(TASK DATA begins)

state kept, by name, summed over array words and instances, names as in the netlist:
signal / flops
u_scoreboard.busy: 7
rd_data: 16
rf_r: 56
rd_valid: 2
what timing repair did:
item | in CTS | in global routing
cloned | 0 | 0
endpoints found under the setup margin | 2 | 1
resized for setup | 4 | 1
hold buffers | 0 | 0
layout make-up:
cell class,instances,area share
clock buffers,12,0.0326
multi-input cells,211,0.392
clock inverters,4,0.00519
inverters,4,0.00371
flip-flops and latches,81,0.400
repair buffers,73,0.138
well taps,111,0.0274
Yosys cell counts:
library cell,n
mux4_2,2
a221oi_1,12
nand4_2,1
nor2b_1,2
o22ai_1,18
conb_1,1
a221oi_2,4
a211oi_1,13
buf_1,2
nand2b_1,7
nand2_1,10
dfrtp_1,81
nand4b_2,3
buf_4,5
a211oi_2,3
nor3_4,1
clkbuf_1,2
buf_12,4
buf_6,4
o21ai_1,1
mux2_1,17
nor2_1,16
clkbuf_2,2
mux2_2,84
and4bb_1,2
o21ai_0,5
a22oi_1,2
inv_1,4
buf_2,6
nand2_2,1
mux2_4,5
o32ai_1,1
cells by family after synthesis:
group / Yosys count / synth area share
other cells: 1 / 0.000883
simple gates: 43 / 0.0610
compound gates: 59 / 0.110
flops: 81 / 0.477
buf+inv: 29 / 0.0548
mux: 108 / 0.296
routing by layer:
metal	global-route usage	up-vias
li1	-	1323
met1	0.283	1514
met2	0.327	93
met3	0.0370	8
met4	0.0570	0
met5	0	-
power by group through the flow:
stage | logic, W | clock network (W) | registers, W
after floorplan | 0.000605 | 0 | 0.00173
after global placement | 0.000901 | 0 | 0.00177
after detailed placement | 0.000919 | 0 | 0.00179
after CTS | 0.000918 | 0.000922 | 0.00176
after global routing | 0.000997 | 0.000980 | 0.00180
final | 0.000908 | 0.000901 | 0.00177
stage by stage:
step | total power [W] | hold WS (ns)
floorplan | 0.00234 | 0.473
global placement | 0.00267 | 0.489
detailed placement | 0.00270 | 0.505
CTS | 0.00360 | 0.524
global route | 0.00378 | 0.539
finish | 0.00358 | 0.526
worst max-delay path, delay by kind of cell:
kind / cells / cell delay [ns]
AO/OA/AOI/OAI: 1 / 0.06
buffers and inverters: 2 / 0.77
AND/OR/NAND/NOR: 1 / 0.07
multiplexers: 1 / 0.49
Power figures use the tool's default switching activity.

(TASK DATA ends)

#### YOUR OBJECTIVE
In the listing above, find each line where "placement" occurs and copy it.

#### RESPONSE BELOW
after global placement | 0.000901 | 0 | 0.00177
after detailed placement | 0.000919 | 0 | 0.00179
global placement | 0.00267 | 0.489
detailed placement | 0.00270 | 0.505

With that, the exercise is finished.